WORK ITEM: When the line with "buffer | 3 | 1.18 |" is reached, include it and stop; before that, copy each line of the listing exactly from the first.
** Opening EXERCISE DATA block **
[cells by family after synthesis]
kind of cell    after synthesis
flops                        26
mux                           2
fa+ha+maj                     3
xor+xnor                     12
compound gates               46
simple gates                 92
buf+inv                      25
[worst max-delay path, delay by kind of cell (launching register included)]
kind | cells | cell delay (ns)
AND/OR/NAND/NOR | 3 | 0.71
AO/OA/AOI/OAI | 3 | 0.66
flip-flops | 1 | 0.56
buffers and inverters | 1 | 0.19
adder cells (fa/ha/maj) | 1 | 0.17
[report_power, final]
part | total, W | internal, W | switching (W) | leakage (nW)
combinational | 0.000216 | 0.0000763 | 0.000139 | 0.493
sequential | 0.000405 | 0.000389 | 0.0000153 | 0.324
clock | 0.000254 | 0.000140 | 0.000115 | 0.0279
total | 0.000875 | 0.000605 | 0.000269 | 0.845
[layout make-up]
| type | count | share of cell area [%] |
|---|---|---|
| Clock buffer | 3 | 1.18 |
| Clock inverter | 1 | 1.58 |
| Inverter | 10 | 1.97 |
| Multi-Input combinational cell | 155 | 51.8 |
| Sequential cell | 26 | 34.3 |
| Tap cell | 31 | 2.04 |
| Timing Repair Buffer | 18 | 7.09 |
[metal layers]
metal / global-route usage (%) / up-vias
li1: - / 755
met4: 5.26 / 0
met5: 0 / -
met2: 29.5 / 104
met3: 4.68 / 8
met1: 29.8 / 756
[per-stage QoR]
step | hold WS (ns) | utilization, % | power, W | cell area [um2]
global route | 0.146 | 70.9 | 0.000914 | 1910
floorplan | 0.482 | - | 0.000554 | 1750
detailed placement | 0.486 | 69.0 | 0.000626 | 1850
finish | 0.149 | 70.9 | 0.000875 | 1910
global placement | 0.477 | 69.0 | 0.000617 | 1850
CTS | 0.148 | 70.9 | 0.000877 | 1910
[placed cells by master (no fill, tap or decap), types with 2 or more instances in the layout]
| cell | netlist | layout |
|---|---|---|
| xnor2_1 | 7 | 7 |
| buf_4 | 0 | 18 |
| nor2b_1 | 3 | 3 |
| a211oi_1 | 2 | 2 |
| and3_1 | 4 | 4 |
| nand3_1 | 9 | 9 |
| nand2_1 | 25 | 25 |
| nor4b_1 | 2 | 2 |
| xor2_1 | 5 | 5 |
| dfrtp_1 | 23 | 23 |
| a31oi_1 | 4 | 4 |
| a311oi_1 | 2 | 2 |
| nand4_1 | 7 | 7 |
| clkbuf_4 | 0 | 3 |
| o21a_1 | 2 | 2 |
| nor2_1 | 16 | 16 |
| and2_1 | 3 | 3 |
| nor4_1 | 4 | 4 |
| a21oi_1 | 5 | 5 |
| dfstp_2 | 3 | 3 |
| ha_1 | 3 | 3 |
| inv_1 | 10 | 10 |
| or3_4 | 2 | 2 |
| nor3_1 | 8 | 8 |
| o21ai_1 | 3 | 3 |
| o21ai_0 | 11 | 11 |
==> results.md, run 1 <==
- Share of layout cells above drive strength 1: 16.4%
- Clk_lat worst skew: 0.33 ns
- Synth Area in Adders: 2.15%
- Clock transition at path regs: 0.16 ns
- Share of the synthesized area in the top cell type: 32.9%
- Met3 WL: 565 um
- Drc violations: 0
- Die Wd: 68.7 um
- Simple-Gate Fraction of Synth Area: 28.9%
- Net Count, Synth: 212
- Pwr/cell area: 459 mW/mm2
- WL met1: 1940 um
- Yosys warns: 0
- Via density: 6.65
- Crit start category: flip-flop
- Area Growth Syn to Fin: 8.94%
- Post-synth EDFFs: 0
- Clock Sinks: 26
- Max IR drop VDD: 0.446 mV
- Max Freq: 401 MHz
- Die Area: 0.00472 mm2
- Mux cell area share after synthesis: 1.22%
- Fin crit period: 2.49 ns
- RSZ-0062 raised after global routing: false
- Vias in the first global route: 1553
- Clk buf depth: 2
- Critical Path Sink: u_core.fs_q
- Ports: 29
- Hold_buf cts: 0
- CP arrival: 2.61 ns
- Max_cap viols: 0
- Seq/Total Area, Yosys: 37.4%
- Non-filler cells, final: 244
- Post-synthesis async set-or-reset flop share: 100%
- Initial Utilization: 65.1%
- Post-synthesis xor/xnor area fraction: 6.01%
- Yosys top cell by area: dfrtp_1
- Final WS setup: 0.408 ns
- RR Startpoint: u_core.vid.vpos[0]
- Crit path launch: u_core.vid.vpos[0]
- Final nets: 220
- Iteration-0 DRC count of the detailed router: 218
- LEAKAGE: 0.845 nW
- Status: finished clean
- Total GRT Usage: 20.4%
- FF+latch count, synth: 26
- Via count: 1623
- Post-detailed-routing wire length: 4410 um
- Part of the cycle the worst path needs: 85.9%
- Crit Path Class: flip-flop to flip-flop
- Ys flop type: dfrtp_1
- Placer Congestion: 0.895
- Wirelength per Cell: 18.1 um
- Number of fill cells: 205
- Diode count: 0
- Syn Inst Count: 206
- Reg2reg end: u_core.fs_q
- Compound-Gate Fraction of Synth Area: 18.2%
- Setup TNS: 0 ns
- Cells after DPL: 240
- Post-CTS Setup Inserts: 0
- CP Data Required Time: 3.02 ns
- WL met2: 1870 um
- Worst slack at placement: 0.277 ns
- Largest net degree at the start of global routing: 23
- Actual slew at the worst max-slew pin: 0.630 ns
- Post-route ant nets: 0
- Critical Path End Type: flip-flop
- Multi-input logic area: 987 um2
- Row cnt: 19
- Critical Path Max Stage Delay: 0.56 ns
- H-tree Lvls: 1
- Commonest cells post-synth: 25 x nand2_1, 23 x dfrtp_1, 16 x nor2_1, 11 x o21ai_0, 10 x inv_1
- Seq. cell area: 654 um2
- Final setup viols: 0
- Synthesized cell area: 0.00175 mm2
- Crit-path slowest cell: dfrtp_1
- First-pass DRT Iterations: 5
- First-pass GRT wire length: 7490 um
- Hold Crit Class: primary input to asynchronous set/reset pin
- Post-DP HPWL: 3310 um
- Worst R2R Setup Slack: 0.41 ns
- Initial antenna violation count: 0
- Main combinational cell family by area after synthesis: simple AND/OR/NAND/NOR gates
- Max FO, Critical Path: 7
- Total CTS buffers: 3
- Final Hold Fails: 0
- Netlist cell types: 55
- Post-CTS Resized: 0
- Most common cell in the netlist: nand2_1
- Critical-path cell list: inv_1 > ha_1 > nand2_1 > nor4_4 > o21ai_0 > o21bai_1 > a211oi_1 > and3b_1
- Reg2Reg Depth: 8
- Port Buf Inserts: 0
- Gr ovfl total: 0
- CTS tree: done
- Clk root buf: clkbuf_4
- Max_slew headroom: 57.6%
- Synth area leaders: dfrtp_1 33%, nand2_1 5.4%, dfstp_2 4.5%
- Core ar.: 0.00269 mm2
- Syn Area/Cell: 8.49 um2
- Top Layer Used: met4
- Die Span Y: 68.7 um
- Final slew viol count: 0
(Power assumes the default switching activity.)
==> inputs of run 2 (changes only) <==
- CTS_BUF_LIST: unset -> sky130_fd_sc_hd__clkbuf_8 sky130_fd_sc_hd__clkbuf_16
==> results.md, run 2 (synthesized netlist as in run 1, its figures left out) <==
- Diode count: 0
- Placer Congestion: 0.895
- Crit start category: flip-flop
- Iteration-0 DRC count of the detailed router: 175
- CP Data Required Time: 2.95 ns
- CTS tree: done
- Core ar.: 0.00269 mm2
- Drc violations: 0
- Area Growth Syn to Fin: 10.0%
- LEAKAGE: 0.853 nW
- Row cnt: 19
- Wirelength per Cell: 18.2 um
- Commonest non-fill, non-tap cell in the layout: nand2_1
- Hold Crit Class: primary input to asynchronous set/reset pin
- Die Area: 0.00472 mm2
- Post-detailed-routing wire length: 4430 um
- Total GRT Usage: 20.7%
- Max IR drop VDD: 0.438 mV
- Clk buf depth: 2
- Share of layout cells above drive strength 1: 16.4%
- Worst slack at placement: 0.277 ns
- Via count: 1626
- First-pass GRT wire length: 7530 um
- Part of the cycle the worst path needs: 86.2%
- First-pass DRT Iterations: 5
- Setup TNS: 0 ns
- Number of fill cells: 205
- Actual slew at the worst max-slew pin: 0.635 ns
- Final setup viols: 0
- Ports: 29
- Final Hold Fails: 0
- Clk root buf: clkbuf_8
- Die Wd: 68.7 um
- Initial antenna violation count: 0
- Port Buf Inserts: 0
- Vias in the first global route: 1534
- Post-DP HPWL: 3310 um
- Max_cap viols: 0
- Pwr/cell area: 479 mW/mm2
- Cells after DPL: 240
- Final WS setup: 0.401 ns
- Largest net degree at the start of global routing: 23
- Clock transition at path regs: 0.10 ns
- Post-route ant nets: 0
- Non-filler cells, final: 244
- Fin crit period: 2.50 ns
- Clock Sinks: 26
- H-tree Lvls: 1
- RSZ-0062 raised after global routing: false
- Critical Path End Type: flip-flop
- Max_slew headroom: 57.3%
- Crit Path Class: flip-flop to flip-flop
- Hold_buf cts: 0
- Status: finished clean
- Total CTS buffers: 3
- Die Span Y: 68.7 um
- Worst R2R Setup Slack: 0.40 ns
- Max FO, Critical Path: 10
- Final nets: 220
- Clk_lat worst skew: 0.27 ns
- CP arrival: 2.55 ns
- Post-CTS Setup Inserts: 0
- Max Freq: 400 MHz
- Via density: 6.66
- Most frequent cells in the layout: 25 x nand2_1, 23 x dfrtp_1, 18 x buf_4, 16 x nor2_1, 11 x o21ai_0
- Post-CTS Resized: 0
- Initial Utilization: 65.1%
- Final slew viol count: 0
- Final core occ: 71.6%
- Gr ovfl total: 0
** Closing EXERCISE DATA block **
FINISHED TASK:
[cells by family after synthesis]
kind of cell    after synthesis
flops                        26
mux                           2
fa+ha+maj                     3
xor+xnor                     12
compound gates               46
simple gates                 92
buf+inv                      25
[worst max-delay path, delay by kind of cell (launching register included)]
kind | cells | cell delay (ns)
AND/OR/NAND/NOR | 3 | 0.71
AO/OA/AOI/OAI | 3 | 0.66
flip-flops | 1 | 0.56
buffers and inverters | 1 | 0.19
adder cells (fa/ha/maj) | 1 | 0.17
[report_power, final]
part | total, W | internal, W | switching (W) | leakage (nW)
combinational | 0.000216 | 0.0000763 | 0.000139 | 0.493
sequential | 0.000405 | 0.000389 | 0.0000153 | 0.324
clock | 0.000254 | 0.000140 | 0.000115 | 0.0279
total | 0.000875 | 0.000605 | 0.000269 | 0.845
[layout make-up]
| type | count | share of cell area [%] |
|---|---|---|
| Clock buffer | 3 | 1.18 |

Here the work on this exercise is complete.